2. That, for the purposes of determining any liability under the
Securities Act, each such post-effective amendment shall be deemed to be a new
registration statement relating to the securities offered therein, and the
offering of such securities at that time shall be deemed the initial bona fide
offering thereof.
3. To remove from registration by means of a post-effective
amendment any of the securities being registered which remain unsold at the
termination of the offering.
4. That, for the purposes of determining any liability under the
Securities Act, each filing of the Registrant's annual report pursuant to
Section 13(a) or Section 15(d) of the Exchange Act that is incorporated by
reference in the Registration Statement shall be deemed to be a new
registration statement relating to the securities offered therein, and that
offering of such securities at that time shall be deemed to be the initial
bona fide offering thereof.
5. Insofar as indemnification for liabilities arising under the
Securities Act of 1933 may be permitted to directors, officer and controlling
persons of the registrant pursuant to the foregoing provisions or otherwise,
the Registrant has been advised that in the opinion of the Commission such
indemnification is against public policy as expressed in the Securities Act
and is, therefore, unenforceable.

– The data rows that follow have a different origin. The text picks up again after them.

[config.mk]
export PLATFORM = sky130hd
export DESIGN_NAME = texture_mip_chain_size
export DESIGN_NICKNAME = d
export VERILOG_FILES = /design/src/rtl/tmcs_pkg.sv /design/src/rtl/tmcs_datapath.sv /design/src/rtl/tmcs_ctrl.sv /design/src/rtl/texture_mip_chain_size.sv
export SDC_FILE = /design/constraint.sdc
export NUM_CORES = 2
export LEC_CHECK = 0
export BUFFER_PORTS_ARGS = -buffer_cell sky130_fd_sc_hd__buf_2
export CAP_MARGIN = 20
export CORE_MARGIN = 2
export CORE_UTILIZATION = 50
export CTS_CLUSTER_SIZE = 40
export DETAILED_ROUTE_END_ITERATION = 8
export PLACE_DENSITY = 0.67
export SLEW_MARGIN = 20
export SYNTH_ARGS = -nofsm -noshare
export SYNTH_HDL_FRONTEND = slang
export SYNTH_HIERARCHICAL = 1
export SYNTH_SLANG_ARGS = --single-unit
[constraint.sdc]
create_clock -name clk -period 24.7 [get_ports clk]
set_input_delay 1.235 -clock clk [delete_from_list [all_inputs] [get_ports clk]]
set_output_delay 1.235 -clock clk [all_outputs]
set_load 0.1 [all_outputs]
<file path="config.mk">
export PLATFORM = sky130hd
export DESIGN_NAME = tableau_stream_router_unit_flat
export DESIGN_NICKNAME = d
export VERILOG_FILES = /design/src/tsr_pkg.sv /design/src/tsr_if.sv /design/src/tsr_front.sv /design/src/tsr_queue.sv /design/src/tsr_back.sv /design/src/tableau_stream_router_unit.sv /design/src/flat_wrapper.sv
export SDC_FILE = /design/constraint.sdc
export NUM_CORES = 1
export LEC_CHECK = 0
export BUFFER_PORTS_ARGS = -buffer_cell sky130_fd_sc_hd__buf_4
export CORE_MARGIN = 2
export CORE_UTILIZATION = 54
export DETAILED_ROUTE_END_ITERATION = 10
export PLACE_DENSITY = 0.78
export SLEW_MARGIN = 20
export SYNTH_ARGS = -nofsm -noshare
export SYNTH_HDL_FRONTEND = slang
export SYNTH_HIERARCHICAL = 1
export SYNTH_SLANG_ARGS = --single-unit
</file>
<file path="constraint.sdc">
create_clock -name clk -period 7.1 [get_ports clk]
set_clock_uncertainty 0.15 [all_clocks]
set_input_delay 0 -clock clk [delete_from_list [all_inputs] [get_ports clk]]
set_output_delay 0 -clock clk [all_outputs]
set_load 0.01 [all_outputs]
</file>
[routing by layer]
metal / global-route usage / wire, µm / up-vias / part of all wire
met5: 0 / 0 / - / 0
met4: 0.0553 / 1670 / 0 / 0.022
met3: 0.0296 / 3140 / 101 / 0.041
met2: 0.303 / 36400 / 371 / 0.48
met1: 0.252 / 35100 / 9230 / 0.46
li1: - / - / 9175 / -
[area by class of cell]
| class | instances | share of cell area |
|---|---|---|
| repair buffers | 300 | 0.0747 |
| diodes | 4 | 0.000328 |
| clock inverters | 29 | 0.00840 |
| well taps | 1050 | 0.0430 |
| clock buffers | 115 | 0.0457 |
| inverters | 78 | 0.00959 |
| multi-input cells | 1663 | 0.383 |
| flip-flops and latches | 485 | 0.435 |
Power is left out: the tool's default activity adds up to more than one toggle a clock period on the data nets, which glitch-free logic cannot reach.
$ cat config.mk
export PLATFORM = sky130hd
export DESIGN_NAME = midi_cc_to_multiplexed_dac
export DESIGN_NICKNAME = d
export VERILOG_FILES = /design/src/mcd_pkg.sv /design/src/midi_cc_to_multiplexed_dac.sv /design/src/mcd_alu.sv /design/src/mcd_seq.sv
export SDC_FILE = /design/constraint.sdc
export NUM_CORES = 1
export LEC_CHECK = 0
export BUFFER_PORTS_ARGS = -buffer_cell sky130_fd_sc_hd__buf_4
export CAP_MARGIN = 25
export CORE_MARGIN = 2
export CORE_UTILIZATION = 30
export CTS_CLUSTER_DIAMETER = 100
export DETAILED_ROUTE_END_ITERATION = 8
export GPL_TIMING_DRIVEN = 1
export SKIP_CTS_REPAIR_TIMING = 1
export SYNTH_ARGS = -nofsm -noshare
export SYNTH_HDL_FRONTEND = slang
export SYNTH_HIERARCHICAL = 1
export SYNTH_SLANG_ARGS = --single-unit
$ cat constraint.sdc
create_clock -name clk -period 7 [get_ports clk]
set_clock_uncertainty 0.15 [all_clocks]
set_input_delay 1.4 -clock clk [delete_from_list [all_inputs] [get_ports clk]]
set_output_delay 1.4 -clock clk [all_outputs]
set_load 0.01 [all_outputs]
## src/sv/balrs_pkg.sv

```systemverilog
// balrs_pkg: types and constants for the bar level attack/release smoother.
// No dependencies; imported by the controller, the datapath and the top level.
`timescale 1ns / 1ps

package balrs_pkg;

  // input command codes
  localparam logic CMD_UPDATE = 1'b0;
  localparam logic CMD_CLEAR  = 1'b1;

  // register indexes (byte address = 4 * index)
  localparam logic [1:0] REG_SENSITIVITY   = 2'd0;
  localparam logic [1:0] REG_RISE_SPEED    = 2'd1;
  localparam logic [1:0] REG_RELEASE_SPEED = 2'd2;
  localparam logic [1:0] REG_ACTIVE_BARS   = 2'd3;

  localparam logic [15:0] SENS_RESET   = 16'd256;
  localparam logic [6:0]  SPEED_RESET  = 7'd50;
  localparam logic [6:0]  ACTIVE_RESET = 7'd64;
  localparam logic [6:0]  SPEED_MIN    = 7'd1;
  localparam logic [6:0]  SPEED_MAX    = 7'd100;

  // x / 100 == (x * RECIP_MUL) >> RECIP_SHIFT for every x below 2^23
  localparam logic [23:0] RECIP_MUL   = 24'd10737419;
  localparam int          RECIP_SHIFT = 30;

  typedef enum logic [1:0] {
    ST_IDLE,
    ST_MUL,
    ST_DIV,
    ST_WRITE
  } ctrl_state_e;

  typedef struct packed {
    logic accept;
    logic mul;
    logic div;
    logic write;
  } dp_cmd_t;

  typedef struct packed {
    logic in_clear;
    logic in_bar_ok;
    logic out_free;
  } dp_status_t;

endpackage

```

## src/sv/balrs_in_if.sv

```systemverilog
// balrs_in_if: input channel, valid/ready with one sample item.
// No dependencies.
`timescale 1ns / 1ps

interface balrs_in_if;
  logic        valid;
  logic        ready;
  logic        command;
  logic [5:0]  bar_index;
  logic [15:0] sample;

  modport source (output valid, output command, output bar_index, output sample,
                  input ready);
  modport sink   (input valid, input command, input bar_index, input sample,
                  output ready);
endinterface

```

## src/sv/balrs_out_if.sv

```systemverilog
// balrs_out_if: result channel, valid/ready with one smoothed level.
// No dependencies.
`timescale 1ns / 1ps

interface balrs_out_if;
  logic        valid;
  logic        ready;
  logic [5:0]  out_bar;
  logic [15:0] level;
  logic        frame_end;

  modport source (output valid, output out_bar, output level, output frame_end,
                  input ready);
  modport sink   (input valid, input out_bar, input level, input frame_end,
                  output ready);
endinterface

```

## src/sv/balrs_ctrl.sv

```systemverilog
// balrs_ctrl: sequencing state machine for the smoother datapath.
// Depends on balrs_pkg.
`timescale 1ns / 1ps

module balrs_ctrl
  import balrs_pkg::*;
(
  input  logic       clk_i,
  input  logic       rst_ni,
  input  logic       in_valid_i,
  output logic       in_ready_o,
  input  dp_status_t status_i,
  output dp_cmd_t    cmd_o
);

  ctrl_state_e state_q, state_d;

  always_ff @(posedge clk_i or negedge rst_ni) begin
    if (!rst_ni) begin
      state_q <= ST_IDLE;
    end else begin
      state_q <= state_d;
    end
  end

  always_comb begin
    state_d    = state_q;
    cmd_o      = '0;
    in_ready_o = 1'b0;
    case (state_q)
      ST_IDLE: begin
        in_ready_o   = 1'b1;
        cmd_o.accept = in_valid_i;
        if (in_valid_i && !status_i.in_clear && status_i.in_bar_ok) begin
          state_d = ST_MUL;
        end
      end
      ST_MUL: begin
        cmd_o.mul = 1'b1;
        state_d   = ST_DIV;
      end
      ST_DIV: begin
        cmd_o.div = 1'b1;
        state_d   = ST_WRITE;
      end
      ST_WRITE: begin
        if (status_i.out_free) begin
          cmd_o.write = 1'b1;
          state_d     = ST_IDLE;
        end
      end
      default: begin
        state_d = ST_IDLE;
      end
    endcase
  end

endmodule

```

## src/sv/balrs_dp.sv

```systemverilog
// balrs_dp: level memory, valid bits, scaling and attack/release arithmetic,
// output register. Depends on balrs_pkg; driven by balrs_ctrl.
`timescale 1ns / 1ps

module balrs_dp
  import balrs_pkg::*;
#(
  parameter int MAX_BARS = 64
) (
  input  logic        clk_i,
  input  logic        rst_ni,
  input  dp_cmd_t     cmd_i,
  output dp_status_t  status_o,
  input  logic        in_command_i,
  input  logic [5:0]  in_bar_index_i,
  input  logic [15:0] in_sample_i,
  input  logic [15:0] sensitivity_i,
  input  logic [6:0]  rise_speed_i,
  input  logic [6:0]  release_speed_i,
  input  logic [6:0]  active_bars_i,
  output logic        out_valid_o,
  input  logic        out_ready_i,
  output logic [5:0]  out_bar_o,
  output logic [15:0] out_level_o,
  output logic        out_frame_end_o
);

  localparam int IDX_W = (MAX_BARS > 1) ? $clog2(MAX_BARS) : 1;

  logic [15:0] mem [MAX_BARS];
  logic [MAX_BARS-1:0] valid_q;

  logic [8:0]       in_bar_ext;
  logic [IDX_W-1:0] in_idx;
  logic [8:0]       bar_ext_q;
  logic [IDX_W-1:0] bar_idx;

  logic [5:0]  bar_q;
  logic [31:0] prod_q;
  logic [15:0] rd_q;
  logic        vld_q;
  logic [15:0] cur_q;
  logic        up_q;
  logic [22:0] dprod_q;
  logic [46:0] qprod_q;

  logic [15:0] scaled;
  logic [15:0] cur;
  logic        up;
  logic [15:0] delta;
  logic [6:0]  speed;
  logic [15:0] quot;
  logic [15:0] next_level;

  logic        out_valid_q;
  logic [5:0]  out_bar_q;
  logic [15:0] out_level_q;
  logic        out_fe_q;

  function automatic logic [6:0] clamp_speed(input logic [6:0] s);
    if (s < SPEED_MIN) begin
      return SPEED_MIN;
    end else if (s > SPEED_MAX) begin
      return SPEED_MAX;
    end
    return s;
  endfunction

  assign in_bar_ext = {3'b000, in_bar_index_i};
  assign in_idx     = in_bar_ext[IDX_W-1:0];
  assign bar_ext_q  = {3'b000, bar_q};
  assign bar_idx    = bar_ext_q[IDX_W-1:0];

  assign status_o.in_clear  = (in_command_i == CMD_CLEAR);
  assign status_o.in_bar_ok = (in_bar_ext < 9'(MAX_BARS));
  assign status_o.out_free  = !out_valid_q || out_ready_i;

  // stage math
  assign scaled = (prod_q[31:24] != 8'd0) ? 16'hFFFF : prod_q[23:8];
  assign cur    = vld_q ? rd_q : 16'd0;
  assign up     = scaled > cur;
  assign delta  = up ? (scaled - cur) : (cur - scaled);
  assign speed  = clamp_speed(up ? rise_speed_i : release_speed_i);
  assign quot   = qprod_q[RECIP_SHIFT+15:RECIP_SHIFT];
  assign next_level = up_q ? (cur_q + quot) : (cur_q - quot);

  // level memory, read at accept, written at the end of the item
  always_ff @(posedge clk_i) begin
    if (cmd_i.accept) begin
      rd_q <= mem[in_idx];
    end
    if (cmd_i.write) begin
      mem[bar_idx] <= next_level;
    end
  end

  always_ff @(posedge clk_i or negedge rst_ni) begin
    if (!rst_ni) begin
      valid_q <= '0;
    end else if (cmd_i.accept && status_o.in_clear) begin
      valid_q <= '0;
    end else if (cmd_i.write) begin
      valid_q[bar_idx] <= 1'b1;
    end
  end

  always_ff @(posedge clk_i) begin
    if (cmd_i.accept) begin
      bar_q  <= in_bar_index_i;
      prod_q <= {16'd0, in_sample_i} * {16'd0, sensitivity_i};
      vld_q  <= valid_q[in_idx];
    end
    if (cmd_i.mul) begin
      cur_q   <= cur;
      up_q    <= up;
      dprod_q <= {7'd0, delta} * {16'd0, speed};
    end
    if (cmd_i.div) begin
      qprod_q <= {24'd0, dprod_q} * {23'd0, RECIP_MUL};
    end
  end

  // output register
  always_ff @(posedge clk_i or negedge rst_ni) begin
    if (!rst_ni) begin
      out_valid_q <= 1'b0;
    end else if (cmd_i.write) begin
      out_valid_q <= 1'b1;
    end else if (out_ready_i) begin
      out_valid_q <= 1'b0;
    end
  end

  always_ff @(posedge clk_i) begin
    if (cmd_i.write) begin
      out_bar_q   <= bar_q;
      out_level_q <= next_level;
      out_fe_q    <= (({1'b0, bar_q} + 7'd1) == active_bars_i);
    end
  end

  assign out_valid_o     = out_valid_q;
  assign out_bar_o       = out_bar_q;
  assign out_level_o     = out_level_q;
  assign out_frame_end_o = out_fe_q;

endmodule

```

## src/sv/bar_level_attack_release_smoother_unit.sv

```systemverilog
// bar_level_attack_release_smoother_unit: top level with APB register file.
// Depends on balrs_pkg, balrs_in_if, balrs_out_if, balrs_ctrl, balrs_dp.
`timescale 1ns / 1ps

// Per-bar attack/release level smoother. An update item (bar, magnitude) is
// scaled by the Q8.8 sensitivity, saturated to 16 bits, and the bar's stored
// level moves toward it by gap*speed/100 (rise or release speed). One item is
// in flight at a time: an update passes through the memory read, the speed
// multiply and the divide-by-100 multiply, then waits in the write step while
// the previous result still waits at the output; its result is presented and
// the input reopens in the same cycle. A clear command or a bar at or beyond
// MAX_BARS is taken in the idle state and gives no result.
// Registers (APB, 4-byte stride): 0 sensitivity, 1 rise_speed,
// 2 release_speed, 3 active_bars; write them only while the block is idle.

module bar_level_attack_release_smoother_unit
  import balrs_pkg::*;
#(
  parameter int MAX_BARS = 64
) (
  input  logic        clk_i,
  input  logic        rst_ni,
  balrs_in_if.sink    in_if,
  balrs_out_if.source out_if,
  input  logic        psel,
  input  logic        penable,
  input  logic        pwrite,
  input  logic [3:0]  paddr,
  input  logic [31:0] pwdata,
  output logic [31:0] prdata,
  output logic        pready
);

  logic [15:0] sensitivity_q;
  logic [6:0]  rise_speed_q;
  logic [6:0]  release_speed_q;
  logic [6:0]  active_bars_q;
  logic        wr_en;
  logic [1:0]  reg_idx;

  dp_cmd_t    dp_cmd;
  dp_status_t dp_status;

  assign pready  = 1'b1;
  assign reg_idx = paddr[3:2];
  assign wr_en   = psel && penable && pwrite && pready;

  always_ff @(posedge clk_i or negedge rst_ni) begin
    if (!rst_ni) begin
      sensitivity_q   <= SENS_RESET;
      rise_speed_q    <= SPEED_RESET;
      release_speed_q <= SPEED_RESET;
      active_bars_q   <= ACTIVE_RESET;
    end else if (wr_en) begin
      case (reg_idx)
        REG_SENSITIVITY:   sensitivity_q   <= pwdata[15:0];
        REG_RISE_SPEED:    rise_speed_q    <= pwdata[6:0];
        REG_RELEASE_SPEED: release_speed_q <= pwdata[6:0];
        REG_ACTIVE_BARS:   active_bars_q   <= pwdata[6:0];
        default: ;
      endcase
    end
  end

  always_comb begin
    case (reg_idx)
      REG_SENSITIVITY:   prdata = {16'd0, sensitivity_q};
      REG_RISE_SPEED:    prdata = {25'd0, rise_speed_q};
      REG_RELEASE_SPEED: prdata = {25'd0, release_speed_q};
      REG_ACTIVE_BARS:   prdata = {25'd0, active_bars_q};
      default:           prdata = 32'd0;
    endcase
  end

  balrs_ctrl u_ctrl (
    .clk_i      (clk_i),
    .rst_ni     (rst_ni),
    .in_valid_i (in_if.valid),
    .in_ready_o (in_if.ready),
    .status_i   (dp_status),
    .cmd_o      (dp_cmd)
  );

  balrs_dp #(
    .MAX_BARS (MAX_BARS)
  ) u_dp (
    .clk_i           (clk_i),
    .rst_ni          (rst_ni),
    .cmd_i           (dp_cmd),
    .status_o        (dp_status),
    .in_command_i    (in_if.command),
    .in_bar_index_i  (in_if.bar_index),
    .in_sample_i     (in_if.sample),
    .sensitivity_i   (sensitivity_q),
    .rise_speed_i    (rise_speed_q),
    .release_speed_i (release_speed_q),
    .active_bars_i   (active_bars_q),
    .out_valid_o     (out_if.valid),
    .out_ready_i     (out_if.ready),
    .out_bar_o       (out_if.out_bar),
    .out_level_o     (out_if.level),
    .out_frame_end_o (out_if.frame_end)
  );

  // an accepted update keeps the input closed while it is worked on
  assert property (@(posedge clk_i) disable iff (!rst_ni)
    (in_if.valid && in_if.ready && in_if.command == CMD_UPDATE &&
     dp_status.in_bar_ok) |-> ##1 !in_if.ready ##1 !in_if.ready ##1 !in_if.ready)
    else $error("input reopened during an update");

  // a clear gives no result and leaves the block ready
  assert property (@(posedge clk_i) disable iff (!rst_ni)
    (in_if.valid && in_if.ready && in_if.command == CMD_CLEAR)
    |=> (in_if.ready && !$rose(out_if.valid)))
    else $error("clear produced a result or stalled");

  // a result is loaded only by the write step
  assert property (@(posedge clk_i) disable iff (!rst_ni)
    $rose(out_if.valid) |-> $past(dp_cmd.write))
    else $error("result appeared without a write step");

endmodule
```

## src/flat_wrapper.sv

```systemverilog
// flat-port wrapper written by rule: the top's interface ports become plain ports
module bar_level_attack_release_smoother_unit_flat import balrs_pkg::*;
#(
  parameter int MAX_BARS = 64
)
  (clk_i, rst_ni, psel, penable, pwrite, paddr, pwdata, prdata, pready, in_if_valid, in_if_command, in_if_bar_index, in_if_sample, in_if_ready, out_if_valid, out_if_out_bar, out_if_level, out_if_frame_end, out_if_ready);
  balrs_in_if in_if_i ();
  balrs_out_if out_if_i ();
  input  logic clk_i;
  input  logic rst_ni;
  input  logic psel;
  input  logic penable;
  input  logic pwrite;
  input  logic [3:0] paddr;
  input  logic [31:0] pwdata;
  output logic [31:0] prdata;
  output logic pready;
  input wire logic [$bits(in_if_i.valid)-1:0] in_if_valid;
  input wire logic [$bits(in_if_i.command)-1:0] in_if_command;
  input wire logic [$bits(in_if_i.bar_index)-1:0] in_if_bar_index;
  input wire logic [$bits(in_if_i.sample)-1:0] in_if_sample;
  output wire logic [$bits(in_if_i.ready)-1:0] in_if_ready;
  output wire logic [$bits(out_if_i.valid)-1:0] out_if_valid;
  output wire logic [$bits(out_if_i.out_bar)-1:0] out_if_out_bar;
  output wire logic [$bits(out_if_i.level)-1:0] out_if_level;
  output wire logic [$bits(out_if_i.frame_end)-1:0] out_if_frame_end;
  input wire logic [$bits(out_if_i.ready)-1:0] out_if_ready;
  assign in_if_i.valid = in_if_valid;
  assign in_if_i.command = in_if_command;
  assign in_if_i.bar_index = in_if_bar_index;
  assign in_if_i.sample = in_if_sample;
  assign in_if_ready = in_if_i.ready;
  assign out_if_valid = out_if_i.valid;
  assign out_if_out_bar = out_if_i.out_bar;
  assign out_if_level = out_if_i.level;
  assign out_if_frame_end = out_if_i.frame_end;
  assign out_if_i.ready = out_if_ready;
  bar_level_attack_release_smoother_unit #(.MAX_BARS(MAX_BARS)) u_core (.clk_i(clk_i), .rst_ni(rst_ni), .in_if(in_if_i), .out_if(out_if_i), .psel(psel), .penable(penable), .pwrite(pwrite), .paddr(paddr), .pwdata(pwdata), .prdata(prdata), .pready(pready));
endmodule
```

## config.mk

```make
export PLATFORM = sky130hd
export DESIGN_NAME = bar_level_attack_release_smoother_unit_flat
export DESIGN_NICKNAME = d
export VERILOG_FILES = /design/src/sv/balrs_pkg.sv /design/src/sv/balrs_in_if.sv /design/src/sv/balrs_out_if.sv /design/src/sv/balrs_ctrl.sv /design/src/sv/balrs_dp.sv /design/src/sv/bar_level_attack_release_smoother_unit.sv /design/src/flat_wrapper.sv
export SDC_FILE = /design/constraint.sdc
export NUM_CORES = 2
export LEC_CHECK = 0
export BUFFER_PORTS_ARGS = -buffer_cell sky130_fd_sc_hd__buf_2
export CELL_PAD_IN_SITES_DETAIL_PLACEMENT = 0
export CELL_PAD_IN_SITES_GLOBAL_PLACEMENT = 1
export CORE_MARGIN = 1.5
export CORE_UTILIZATION = 55
export DETAILED_ROUTE_END_ITERATION = 6
export GPL_TIMING_DRIVEN = 0
export PLACE_DENSITY = 0.81
export SLEW_MARGIN = 5
export SYNTH_ARGS = -nofsm -noshare
export SYNTH_HDL_FRONTEND = slang
export SYNTH_SLANG_ARGS = --single-unit
```

## constraint.sdc

```tcl
create_clock -name clk_i -period 10 [get_ports clk_i]
set_clock_uncertainty 0.2 [all_clocks]
set_input_delay 1 -clock clk_i [delete_from_list [all_inputs] [get_ports clk_i]]
set_output_delay 1 -clock clk_i [all_outputs]
set_load 0.005 [all_outputs]
```

* After elaboration in Yosys (flattened, before gate mapping)
Memories as Yosys holds them, arrays and structs flattened. A register that Yosys moved wholly into a read port is not among the register bits.
Index checks and enable logic that the tools add are counted.
** Operators by class
- $add $sub $neg :: 5
- Multiply operators :: 3
- Div/mod/pow operators :: 0
- Magnitude comparators :: 7
- Equal/unequal tests :: 9
- Shifts and indexed selects :: 0
- Multiplexer cells :: 30
- Bitwise operators :: 1
- Reduce and logical (&&, ||, !) cells :: 19
** Operators by type and width (count)
- 2-to-1 mux 64 bit :: 2
- one-hot mux 32 bit (4 select lines) :: 1
- 2-to-1 mux 16 bit :: 4
- OR 64 bit :: 1
- subtractor 16 bit :: 3
- multiplier 23 x 24 -> 46 bit, second input constant :: 1
- multiplier 16 x 16 -> 32 bit :: 1
- 2-to-1 mux 7 bit :: 4
- multiplier 16 x 7 -> 23 bit :: 1
- less-than comparator 6 x 7 -> 1 bit, second input constant :: 3
- adder 16 bit :: 1
- > comparator 16 bit :: 1
- 2-to-1 mux 1 bit :: 14
- AND reduction 2 bit :: 5
- == test 2 bit, second input constant :: 4
- one-hot mux 2 bit (4 select lines) :: 1
- nonzero test 8 bit :: 1
- adder 6 x 1 -> 7 bit, second input constant :: 1
- == test 7 bit :: 1
- > comparator 7 bit, second input constant :: 1
- less-than comparator 7 x 1 -> 1 bit, second input constant :: 1
- binary-select mux 1 bit (select 6 bit) :: 1
- demux 1 bit (select 6 bit) :: 1
- greater-or-equal comparator 6 x 1 -> 1 bit, second input constant :: 1
- 9 further kinds :: 19
** Word-level totals
- Flip-flop bits (word level) :: 252
- Bits in latches :: 0
- Memory bits (writable) :: 1024
- Bits in read-only memories :: 0
- Input port bits :: 66
- Output and inout bits :: 58
- Word-level logic and storage cells :: 92
- Memories :: 1
** Memories
- u_core.u_dp.mem :: depth 64, bits a word 16, rd ports 1, clocked after Yosys merged registers in 1, write ports 1, line balrs_dp.sv:30 : logic [15:0] mem [MAX_BARS];

* Depth between registers and ports, before layout
- Depth after elaboration :: 9
- Gate-level depth with buffers :: 38
- Depth with buffers taken out :: 35

* Hierarchy
A second synthesis with hierarchy kept.
** Second synthesis, totals
- Cells, all modules :: 4581
- Area, all modules :: 70605.2 um2
** Modules (own cells, without submodules)
- balrs_dp :: instances 1, cells each 4443, area an instance 68517.0 um2, seq. area each 36159.7 um2
- bar_level_attack_release_smoother_unit :: instances 1, cells each 121, area an instance 1881.8 um2, seq. area each 935.9 um2
- balrs_ctrl :: instances 1, cells each 17, area an instance 206.4 um2, seq. area each 50.0 um2

* Least setup slack after synthesis
No wires, ideal clock.
- Kind :: reg-to-reg
- From :: reg u_core.u_dp.prod_q[25]
- To :: reg u_core.u_dp.dprod_q[20], data pin
- Library setup time :: 0.263 ns
- Arrival :: 7.697 ns
- Data required time :: 9.537 ns
- Path slack :: 1.840 ns
- Cell stages (with the launch flop) :: 35
- Path buffers :: 2
- Clock period less this slack :: 8.160 ns
- Path through :: edfxtp_1 -> nor4_1 -> nand2_1 -> clkbuf_1 -> or2_2 -> ha_1 -> nand4_1 -> or3_4 -> a211oi_1 -> or3_1 -> nand2_4 -> inv_4 -> clkbuf_1 -> o211a_1 -> a31oi_1 -> xnor2_1 -> or2_2 -> fa_1 -> fa_1 -> inv_1 -> fa_1 -> inv_1 -> fa_1 -> inv_1 -> ha_1 -> inv_1 -> o21bai_1 -> a21oi_1 -> o21bai_1 -> a211oi_1 -> o211ai_1 -> nor3b_1 -> nor4b_1 -> nor2_1 -> xor2_1
** Between the ends
- Longest elaborated chain between the ends :: 9
- Elaborated cells on any way between the ends :: 14
- Classes of those cells :: 2 x add/sub; 1 x mul; 3 x order compare; 7 x mux; 1 x reduce/logical
** Ends and longest elaborated chain
- from (decl) :: line balrs_dp.sv:39 : logic [31:0] prod_q;
- from (signal assigned) :: line balrs_dp.sv:110 : prod_q <= {16'd0, in_sample_i} * {16'd0, sensitivity_i};
- nonzero test 8 bit (*) :: line balrs_dp.sv:79 : assign scaled = (prod_q[31:24] != 8'd0) ? 16'hFFFF : prod_q[23:8];
- 2-to-1 mux 16 bit (*) :: line balrs_dp.sv:79
- > comparator 16 bit (*) :: line balrs_dp.sv:81 : assign up = scaled > cur;
- named net u_core.u_dp.up :: line balrs_dp.sv:49 : logic up;
- 2-to-1 mux 7 bit :: line balrs_dp.sv:83 : assign speed = clamp_speed(up ? rise_speed_i : release_speed_i);
- > comparator 7 bit :: line balrs_dp.sv:63 : end else if (s > SPEED_MAX) begin
- 2-to-1 mux 1 bit :: line balrs_dp.sv:63
- 2-to-1 mux 1 bit :: line balrs_dp.sv:61 : if (s < SPEED_MIN) begin
- 2-to-1 mux 7 bit :: line balrs_dp.sv:66 : return s;
- multiplier 16 x 7 -> 23 bit (*) :: line balrs_dp.sv:116 : dprod_q <= {7'd0, delta} * {16'd0, speed};
- to (signal assigned) :: line balrs_dp.sv:116
- to (decl) :: line balrs_dp.sv:44 : logic [22:0] dprod_q;
The timed path passes the listed nets; every way through them passes the cells marked *.
A chain may end at the register's enable or synchronous reset.

* Worst setup path in the final report
- From :: reg u_core.u_dp.prod_q[29]
- To :: reg u_core.u_dp.dprod_q[22], data pin
** Between the ends
- Longest elaborated chain between the ends :: 9
- Elaborated cells on any way between the ends :: 14
- Classes of those cells :: 2 x add/sub; 1 x mul; 3 x order compare; 7 x mux; 1 x reduce/logical
** Ends and longest elaborated chain (line)
- nonzero test 8 bit (*) :: balrs_dp.sv:79
- 2-to-1 mux 16 bit (*) :: balrs_dp.sv:79
- > comparator 16 bit :: balrs_dp.sv:81
- 2-to-1 mux 7 bit :: balrs_dp.sv:83
- > comparator 7 bit :: balrs_dp.sv:63
- 2-to-1 mux 1 bit :: balrs_dp.sv:63
- 2-to-1 mux 1 bit :: balrs_dp.sv:61
- 2-to-1 mux 7 bit :: balrs_dp.sv:66
- multiplier 16 x 7 -> 23 bit (*) :: balrs_dp.sv:116
Mark *: on every way between the ends. The rest lies on a longest branch, timed or not.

In the event that a claim for
indemnification against liabilities (other than the payment by the Registrant
in the successful defense of any action, suit or proceeding) is asserted by
such director, officer or controlling person in connection with the securities
being registered, the Registrant will, unless in the opinion of its counsel
the matter has been settled by controlling precedent, submit to a court of
appropriate jurisdiction the questions whether such indemnification by it is
against public policy expressed in the Securities Act will and will be
governed by the final adjudication of such issue.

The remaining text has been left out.